1.一種轉錄因子串聯結合序列，是由3-5bp的接頭序列(Linker)串聯的轉錄因子AP1、AR、BRCA1、CEBPA、CREB1、E2F1、ELK1、ELK4、ESR1、ETS1、EWSR1-FLI1、FEV、FOXA1、FOXC1、FOXD1、FOXF2、FOXI1、FOXL1、FOX03、Fra-1、GATA2、GATA3、GR、HIF1A::ARNT、HLF、HNF1B、HNF4A、HOXA5、INSM1、IRF1、IRF2、JunB、JunD、MAX、MEF2A、MIZF、MYC::MAX、Myf、MZF1?1-4、MZF15-13、NF-kappaB、NFATC2、NFE2L2、NFIC、NFIL3、NFKB1、NFYA、NHLH1、NKX3-1、NR1H2::RXRA、NR2F1、NR3C1、NR4A2、Pax6、PBX1、PDX1、PLAG1、PPARG、PR、PXR-1:RXR-alpha、RAR-alpha、RAR-alpha:RXR-gam、RAR-beta:RXR-alpha、REL、RELA、REST、RFX1、RFX2、RFX3、RFX5:RFXAP:RFXANK、RORA_1、RORA_2、RREB1、RXR::RAR?DR5、RXRA::VDR、SOX10、SOX9、SP1、SPI1、SPIB、SRF、SRY、STAT1、STAT5A、T3R-beta1、TAL1::TCF3、TBP、TEAD1、TFAP2A、TLX1::NFIC、TP53、USF1、WT1-del2、WT1-KTS、WT1I、WT1I-del2、WT1I-KTS、XBP-1、YY1和ZNF354C等DNA結合元件中的一個或多個后得到的DNA序列。

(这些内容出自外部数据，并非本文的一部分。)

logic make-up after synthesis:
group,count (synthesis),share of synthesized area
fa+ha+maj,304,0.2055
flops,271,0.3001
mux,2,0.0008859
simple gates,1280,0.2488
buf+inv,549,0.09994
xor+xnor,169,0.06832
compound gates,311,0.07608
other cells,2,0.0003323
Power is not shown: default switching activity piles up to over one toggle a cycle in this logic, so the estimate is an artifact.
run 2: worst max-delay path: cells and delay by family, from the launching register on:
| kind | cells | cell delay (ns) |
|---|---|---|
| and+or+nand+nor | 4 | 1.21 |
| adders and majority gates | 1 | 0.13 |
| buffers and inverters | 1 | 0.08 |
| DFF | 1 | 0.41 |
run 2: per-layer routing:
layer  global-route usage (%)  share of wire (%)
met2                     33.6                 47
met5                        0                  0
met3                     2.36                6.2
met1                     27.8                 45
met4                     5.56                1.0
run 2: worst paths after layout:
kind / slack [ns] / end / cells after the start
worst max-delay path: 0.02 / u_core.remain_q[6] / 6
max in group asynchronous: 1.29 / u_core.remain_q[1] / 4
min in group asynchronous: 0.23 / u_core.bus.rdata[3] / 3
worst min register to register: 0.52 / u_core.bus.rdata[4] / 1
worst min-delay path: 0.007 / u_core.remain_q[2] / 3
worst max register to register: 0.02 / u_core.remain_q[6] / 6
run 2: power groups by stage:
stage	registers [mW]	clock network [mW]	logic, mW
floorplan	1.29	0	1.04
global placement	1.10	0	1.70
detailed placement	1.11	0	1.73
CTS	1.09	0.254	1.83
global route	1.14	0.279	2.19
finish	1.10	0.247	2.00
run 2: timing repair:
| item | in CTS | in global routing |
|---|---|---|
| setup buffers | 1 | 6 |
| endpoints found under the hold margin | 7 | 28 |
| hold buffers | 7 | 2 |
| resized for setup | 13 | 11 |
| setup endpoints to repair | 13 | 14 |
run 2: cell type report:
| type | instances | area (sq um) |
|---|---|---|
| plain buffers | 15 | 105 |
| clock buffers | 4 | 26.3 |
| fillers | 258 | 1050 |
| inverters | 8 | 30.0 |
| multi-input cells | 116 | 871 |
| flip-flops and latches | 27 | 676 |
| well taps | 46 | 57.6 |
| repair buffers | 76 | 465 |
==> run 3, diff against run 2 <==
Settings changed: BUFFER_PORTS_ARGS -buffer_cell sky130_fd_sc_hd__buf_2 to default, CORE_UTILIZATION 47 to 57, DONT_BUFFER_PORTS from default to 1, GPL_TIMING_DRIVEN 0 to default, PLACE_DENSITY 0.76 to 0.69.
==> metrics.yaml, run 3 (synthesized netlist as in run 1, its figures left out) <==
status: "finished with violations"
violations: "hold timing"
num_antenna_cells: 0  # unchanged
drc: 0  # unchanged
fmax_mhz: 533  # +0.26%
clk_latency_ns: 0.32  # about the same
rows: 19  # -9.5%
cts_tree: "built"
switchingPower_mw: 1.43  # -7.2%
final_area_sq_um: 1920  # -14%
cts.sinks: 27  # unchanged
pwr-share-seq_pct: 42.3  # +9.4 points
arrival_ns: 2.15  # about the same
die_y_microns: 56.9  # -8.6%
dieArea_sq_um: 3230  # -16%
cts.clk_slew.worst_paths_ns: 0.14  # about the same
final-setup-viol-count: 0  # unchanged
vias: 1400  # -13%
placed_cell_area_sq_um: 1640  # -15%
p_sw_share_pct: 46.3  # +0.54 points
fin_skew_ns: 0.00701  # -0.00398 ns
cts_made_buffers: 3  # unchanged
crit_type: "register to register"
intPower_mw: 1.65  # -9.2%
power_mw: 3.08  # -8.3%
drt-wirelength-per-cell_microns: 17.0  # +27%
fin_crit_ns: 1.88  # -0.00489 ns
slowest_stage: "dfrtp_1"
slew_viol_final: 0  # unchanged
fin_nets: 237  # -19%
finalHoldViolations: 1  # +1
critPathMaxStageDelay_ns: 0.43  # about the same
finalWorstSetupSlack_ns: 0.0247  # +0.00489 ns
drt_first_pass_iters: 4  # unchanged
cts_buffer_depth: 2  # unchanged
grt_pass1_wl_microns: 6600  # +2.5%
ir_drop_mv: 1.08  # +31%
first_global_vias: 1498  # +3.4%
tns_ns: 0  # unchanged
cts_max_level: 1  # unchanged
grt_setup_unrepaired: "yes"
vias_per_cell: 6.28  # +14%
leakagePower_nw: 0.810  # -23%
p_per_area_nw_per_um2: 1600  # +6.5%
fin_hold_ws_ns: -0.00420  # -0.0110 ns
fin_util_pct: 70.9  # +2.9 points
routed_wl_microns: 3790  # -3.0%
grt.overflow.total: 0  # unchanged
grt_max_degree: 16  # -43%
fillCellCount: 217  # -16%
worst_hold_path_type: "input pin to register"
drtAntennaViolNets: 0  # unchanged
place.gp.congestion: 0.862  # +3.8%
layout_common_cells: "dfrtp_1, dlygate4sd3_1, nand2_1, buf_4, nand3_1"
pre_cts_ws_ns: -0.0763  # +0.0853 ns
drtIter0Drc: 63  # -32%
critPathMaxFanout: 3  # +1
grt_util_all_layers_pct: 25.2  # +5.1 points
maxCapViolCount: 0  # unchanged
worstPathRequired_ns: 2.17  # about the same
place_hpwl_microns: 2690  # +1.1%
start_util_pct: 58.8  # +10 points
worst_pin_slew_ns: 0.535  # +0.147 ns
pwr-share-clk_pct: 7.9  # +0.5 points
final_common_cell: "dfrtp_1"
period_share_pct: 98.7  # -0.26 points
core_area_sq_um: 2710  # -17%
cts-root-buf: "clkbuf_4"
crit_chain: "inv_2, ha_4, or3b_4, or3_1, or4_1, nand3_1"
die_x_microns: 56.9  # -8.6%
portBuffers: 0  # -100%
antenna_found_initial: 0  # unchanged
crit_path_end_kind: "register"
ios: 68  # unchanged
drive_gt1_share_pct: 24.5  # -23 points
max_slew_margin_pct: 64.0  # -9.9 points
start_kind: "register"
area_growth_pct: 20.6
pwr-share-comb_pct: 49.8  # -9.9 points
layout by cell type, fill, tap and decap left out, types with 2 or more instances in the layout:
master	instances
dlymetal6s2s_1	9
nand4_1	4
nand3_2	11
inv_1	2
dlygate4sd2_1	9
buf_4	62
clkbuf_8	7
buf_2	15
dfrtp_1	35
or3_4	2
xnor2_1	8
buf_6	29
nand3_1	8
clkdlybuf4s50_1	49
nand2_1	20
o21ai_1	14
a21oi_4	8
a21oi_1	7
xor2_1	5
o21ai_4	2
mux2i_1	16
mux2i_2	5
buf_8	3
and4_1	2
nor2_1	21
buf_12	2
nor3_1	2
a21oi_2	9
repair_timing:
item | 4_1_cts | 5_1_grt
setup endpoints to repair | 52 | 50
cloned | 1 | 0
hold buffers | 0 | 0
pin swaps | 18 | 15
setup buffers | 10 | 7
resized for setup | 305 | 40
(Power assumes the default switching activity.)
### config.mk
export PLATFORM = sky130hd
export DESIGN_NAME = button_conditioner
export DESIGN_NICKNAME = d
export VERILOG_FILES = /design/src/rtl/button_conditioner_pkg.sv /design/src/rtl/button_conditioner_debounce_channel.sv /design/src/rtl/button_conditioner.sv
export SDC_FILE = /design/constraint.sdc
export NUM_CORES = 1
export LEC_CHECK = 0
export ABC_AREA = 1
export CAP_MARGIN = 20
export CORE_UTILIZATION = 37
export DETAILED_ROUTE_END_ITERATION = 8
export PLACE_DENSITY = 0.56
export SLEW_MARGIN = 20
export SYNTH_ARGS = -nofsm -noshare
export SYNTH_HDL_FRONTEND = slang
export SYNTH_SLANG_ARGS = --single-unit
export TNS_END_PERCENT = 50
### constraint.sdc
create_clock -name clk -period 2.6 [get_ports clk]
set_input_delay 0.39 -clock clk [delete_from_list [all_inputs] [get_ports clk]]
set_output_delay 0.39 -clock clk [all_outputs]
set_load 0.01 [all_outputs]
### src/rtl/button_conditioner_pkg.sv
// Shared debounce FSM encoding and default timing constants for button_conditioner.
package button_conditioner_pkg;

   typedef enum logic [1:0] {
      RELEASED     = 2'd0,
      PRESS_WAIT   = 2'd1,
      PRESSED      = 2'd2,
      RELEASE_WAIT = 2'd3
   } deb_state_t;

   localparam int DEF_DEBOUNCE_CYCLES = 16;
   localparam int DEF_REPEAT_DELAY    = 64;
   localparam int DEF_REPEAT_PERIOD   = 32;

endpackage

### src/rtl/button_conditioner_debounce_channel.sv
// One button: 2-FF sync + debounce FSM; raw_pulse is combinational (registered by the top), held tracks the debounced level.
// No backpressure; BUTTON_REPEAT_EN adds an auto-repeat counter that re-fires raw_pulse while PRESSED.
module debounce_channel
   import button_conditioner_pkg::*;
#(
   parameter int DEBOUNCE_CYCLES = DEF_DEBOUNCE_CYCLES,
   parameter int REPEAT_DELAY    = DEF_REPEAT_DELAY,
   parameter int REPEAT_PERIOD   = DEF_REPEAT_PERIOD
) (
   input  logic clk,
   input  logic rst,
   input  logic btn_raw,
   output logic raw_pulse,
   output logic held
);

   localparam int CW = $clog2(DEBOUNCE_CYCLES) + 1;
   localparam logic [CW-1:0] CNT_LAST = CW'(DEBOUNCE_CYCLES - 1);

   logic          sync_meta;
   logic          sync;
   deb_state_t    state;
   logic [CW-1:0] cnt;
   logic          press_pulse;

   always_ff @(posedge clk) begin
      if (rst) begin
         sync_meta <= 1'b0;
         sync      <= 1'b0;
      end else begin
         sync_meta <= btn_raw;
         sync      <= sync_meta;
      end
   end

   always_ff @(posedge clk) begin
      if (rst) begin
         state <= RELEASED;
         cnt   <= '0;
      end else begin
         case (state)
            RELEASED: begin
               if (sync) begin
                  state <= PRESS_WAIT;
                  cnt   <= CW'(1);
               end
            end
            PRESS_WAIT: begin
               if (!sync) begin
                  state <= RELEASED;
                  cnt   <= '0;
               end else if (cnt == CNT_LAST) begin
                  state <= PRESSED;
                  cnt   <= '0;
               end else begin
                  cnt <= cnt + 1'b1;
               end
            end
            PRESSED: begin
               if (!sync) begin
                  state <= RELEASE_WAIT;
                  cnt   <= CW'(1);
               end
            end
            RELEASE_WAIT: begin
               if (sync) begin
                  state <= PRESSED;
                  cnt   <= '0;
               end else if (cnt == CNT_LAST) begin
                  state <= RELEASED;
                  cnt   <= '0;
               end else begin
                  cnt <= cnt + 1'b1;
               end
            end
            default: begin
               state <= RELEASED;
               cnt   <= '0;
            end
         endcase
      end
   end

   // Asserted in the cycle the FSM commits to PRESSED, so the top's register lands on the same edge as held.
   assign press_pulse = (state == PRESS_WAIT) && sync && (cnt == CNT_LAST);
   assign held        = (state == PRESSED) || (state == RELEASE_WAIT);

`ifdef BUTTON_REPEAT_EN
   localparam int RPT_MAX = (REPEAT_DELAY > REPEAT_PERIOD) ? REPEAT_DELAY : REPEAT_PERIOD;
   localparam int RW      = $clog2(RPT_MAX + 1);

   logic [RW-1:0] rpt_cnt;
   logic          rpt_first;
   logic          rpt_fire;

   // rpt_cnt counts cycles since the last pulse; it freezes in RELEASE_WAIT so a short release resumes the cadence.
   assign rpt_fire = (state == PRESSED) &&
                     (rpt_cnt == (rpt_first ? RW'(REPEAT_DELAY) : RW'(REPEAT_PERIOD)));

   always_ff @(posedge clk) begin
      if (rst || state == RELEASED) begin
         rpt_cnt   <= '0;
         rpt_first <= 1'b1;
      end else if (press_pulse) begin
         rpt_cnt   <= RW'(1);
         rpt_first <= 1'b1;
      end else if (rpt_fire) begin
         rpt_cnt   <= RW'(1);
         rpt_first <= 1'b0;
      end else if (state == PRESSED) begin
         rpt_cnt <= rpt_cnt + 1'b1;
      end
   end

   assign raw_pulse = press_pulse | rpt_fire;
`else
   localparam int unused_repeat_cfg = REPEAT_DELAY + REPEAT_PERIOD;

   assign raw_pulse = press_pulse;
`endif

endmodule

### src/rtl/button_conditioner.sv
// Up/down button conditioner: two debounce channels, up-over-down arbitration, registered pulses; latency DEBOUNCE_CYCLES+1 edges.
// No backpressure (pulses are fire-and-forget); BUTTON_REPEAT_EN enables auto-repeat while held.
module button_conditioner
   import button_conditioner_pkg::*;
#(
   parameter int DEBOUNCE_CYCLES = DEF_DEBOUNCE_CYCLES,
   parameter int REPEAT_DELAY    = DEF_REPEAT_DELAY,
   parameter int REPEAT_PERIOD   = DEF_REPEAT_PERIOD
) (
   input  logic clk,
   input  logic rst,
   input  logic up_raw,
   input  logic down_raw,
   output logic up_pulse,
   output logic down_pulse,
   output logic up_held,
   output logic down_held
);

   logic up_raw_pulse;
   logic down_raw_pulse;

   debounce_channel #(
      .DEBOUNCE_CYCLES (DEBOUNCE_CYCLES),
      .REPEAT_DELAY    (REPEAT_DELAY),
      .REPEAT_PERIOD   (REPEAT_PERIOD)
   ) u_up (
      .clk       (clk),
      .rst       (rst),
      .btn_raw   (up_raw),
      .raw_pulse (up_raw_pulse),
      .held      (up_held)
   );

   debounce_channel #(
      .DEBOUNCE_CYCLES (DEBOUNCE_CYCLES),
      .REPEAT_DELAY    (REPEAT_DELAY),
      .REPEAT_PERIOD   (REPEAT_PERIOD)
   ) u_down (
      .clk       (clk),
      .rst       (rst),
      .btn_raw   (down_raw),
      .raw_pulse (down_raw_pulse),
      .held      (down_held)
   );

   // A coincident down pulse is dropped outright rather than queued behind up.
   always_ff @(posedge clk) begin
      if (rst) begin
         up_pulse   <= 1'b0;
         down_pulse <= 1'b0;
      end else begin
         up_pulse   <= up_raw_pulse;
         down_pulse <= down_raw_pulse & ~up_raw_pulse;
      end
   end

endmodule
==> flow_metrics.tcl <==
set metrics [dict create \
    postRouteAntennaNets 0 \
    finalCriticalPeriod_ns 1.78 \
    p_total_uw 526 \
    synth-main-ff-cell "dfxtp_1" \
    fmax_ghz 0.563 \
    slew_violations 0 \
    setup_tns_ns 0 \
    path_clk_slew_ns 0.11 \
    ys_types 19 \
    synth_area_leaders "dfxtp_1 (45%), nand2_1 (10%), inv_1 (7.5%)" \
    ctsHoldBuffers 0 \
    fillers 246 \
    gp_congestion 0.873 \
    path_cells "clkdlybuf4s50_1" \
    post_cts_buffers 0 \
    synth_edf_count 0 \
    whs_path_depth 2 \
    grt_max_degree 14 \
    path_depth 1 \
    synth_top_area_share_pct 44.6 \
    worstReg2RegStart "u_up.cnt[0]" \
    vias 764 \
    ys_ff_latch 20 \
    hold_viol_final 0 \
    path_class "flop to output port" \
    ys_seq_area_share_pct 44.6 \
    drt-total-wl_um 1660 \
    pwr-share-comb_pct 5.1 \
    rsz0062_at_grt "false" \
    power.switching_uw 118 \
    n_antenna_cell 0 \
    syn_inst 126 \
    first_global_vias 738 \
    power_density_nw_per_um2 511 \
    switching_share_pct 22.4 \
    die_h_um 51.3 \
    yosysMostFrequentCell "nand2_1" \
    core_area_um2 2250 \
    cts_buffers 3 \
    cts_tree "done" \
    clock_sink_count 20 \
    cts-resized-gates 0 \
    p_leak_uw 0.000432 \
    critPathMaxStageDelay_ns 0.60 \
    syn-num-nets 132 \
    htree_levels 1 \
    cp_top_family "buffers and inverters" \
    wire_per_inst_um 10.3 \
    slowest_stage "clkdlybuf4s50_1" \
    synth_top_area_cell "dfxtp_1" \
    peakVddDrop_mv 0.402 \
    pwr-share-clk_pct 34.7 \
    grt_overflow 0 \
    crit_buf_inv 1 \
    drc 0 \
    cts-root-buf "clkbuf_4" \
    status "completed" \
    drt_pass1_iterations 5 \
    grt_pass1_wl_um 2970 \
    area_delta_synth_final_pct 14.5 \
    clkLatencyLatePin_ns 0.30 \
    synthTopCellsByCount "nand2_1 (25), dfxtp_1 (20), inv_1 (18), nor2_1 (18), a21oi_1 (8)" \
    reg2reg_depth 8 \
    antenna_found_initial 0 \
    num_io_pins 8 \
    final-setup-viol-count 0 \
    grt_usage_pct 15.2 \
    hold_start "u_up.sync_meta" \
    r2r_slack_ns 1.22 \
    relSlewSlack_pct 70.4 \
    initial_utilization_pct 39.8 \
    place_hpwl_um 1250 \
    hold_path.class "flop to flop" \
    die_x_um 51.3 \
    vias_per_cell 4.72 \
    final_nets 141 \
    num_rows 17 \
    arrival_ns 1.39 \
    portBuffers 7 \
    fin_skew_ns 0.00590 \
    yosys_warnings 0 \
    finalCritPeriodShare_pct 68.3 \
    whs_endpoint "u_up.sync" \
    netlist_area_um2 898 \
    avgSynthCellArea_um2 7.13 \
    required_ns 2.21 \
    endpoint_kind "output port" \
    worstSetupStartpointType "flop" \
    drive_gt1_share_pct 8.21 \
    async_flop_share_pct 0 \
    drtIter0Drc 16 \
    clockBufferDepth 2 \
    max-cap-violations 0 \
    fp.dieArea_um2 2630 \
    critPathMaxFanout 7 \
    tightest_slew_ns 0.443 \
    p_seq_share_pct 60.3 \
    p_int_uw 408 \
]
-- metal layers --
| layer | vias to the layer above | track usage (%) | wire length [um] |
|---|---|---|---|
| met4 | 0 | 9.01 | 27 |
| met3 | 4 | 2.98 | 42 |
| met1 | 334 | 19.0 | 912 |
| li1 | 414 | - | - |
| met5 | - | 0 | 0 |
| met2 | 12 | 23.9 | 683 |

2.根據權利要求1所述的轉錄因子串聯結合序列，其特征在于：所述轉錄因子串聯結合序列的核苷酸序列如序列表中序列1所示。

3.權利要求1或2所述的轉錄因子串聯結合序列在富集分離內源轉錄因子及其復合物中作為生物素標記的DNA誘餌的應用。

4.一種富集分離內源轉錄因子及其復合物的方法，包括以下步驟：

1)將權利要求1或2所述的轉錄因子串聯結合序列連接入目標載體的多克隆位點中，得到攜帶有轉錄因子串聯結合序列的重組載體；

2)設計并合成一對生物素標記的引物，其正、反向引物可分別與目標載體多克隆位點上游及下游200bp處退火，以步驟1)中攜帶有轉錄因子串聯結合序列的重組載體為模板，在所述引物對的引導下進行PCR擴增，對PCR擴增產物進行瓊脂糖凝膠電泳，回收目的擴增片段，得到高純度生物素標記的DNA誘餌；

3)將步驟2)獲得的高純度生物素標記的DNA誘餌固定到鏈親和素包被的磁珠上；

4)內源轉錄因子的分離純化：提取細胞核蛋白，將步驟3)獲得的固定有DNA誘餌的磁珠與細胞核蛋白進行孵育，洗滌，細胞核蛋白中內源轉錄因子及其復合物被DNA誘餌捕獲到固體磁珠上。

5.根據權利要求4所述的方法，其特征在于：所述步驟1)中的目標載體為pUC57、pET24a+、pGEX4T-2、pGEX4T-1、pCMV-Myc、pGH或pcDNA-Myc。

6.根據權利要求4或5所述的方法，其特征在于：所述步驟2)中上游引物的核苷酸序列如序列表中序列2所示，下游引物的核苷酸序列如序列表中序列3所示。

7.根據權利要求6所述的方法，其特征在于：步驟2)中100μl?PCR反應體系為：10×ExTaq?Buffer?10μl，dNTPs(2.5mM/dNTP)10μl，pUC57-sdTF?1μl(50ng)，上、下游引物各1μl(1nmol)，ExTaq?0.5μl，H₂O?87.5μl；PCR反應條件為：先94℃2min，然后94℃45s，60℃45s，72℃2min，共35個循環，再72℃7min，最后4℃30min。

8.根據權利要求4至7任一所述的方法，其特征在于：所述步驟4)中細胞核蛋白的提取采用Dounce勻漿的方法，先用低鹽溶液破細胞膜，離心分離得到的細胞核經dounce勻漿及高鹽溶液溶解，高速離心分離出核蛋白，經BC150透析恢復內源蛋白及其復合物的天然屬性。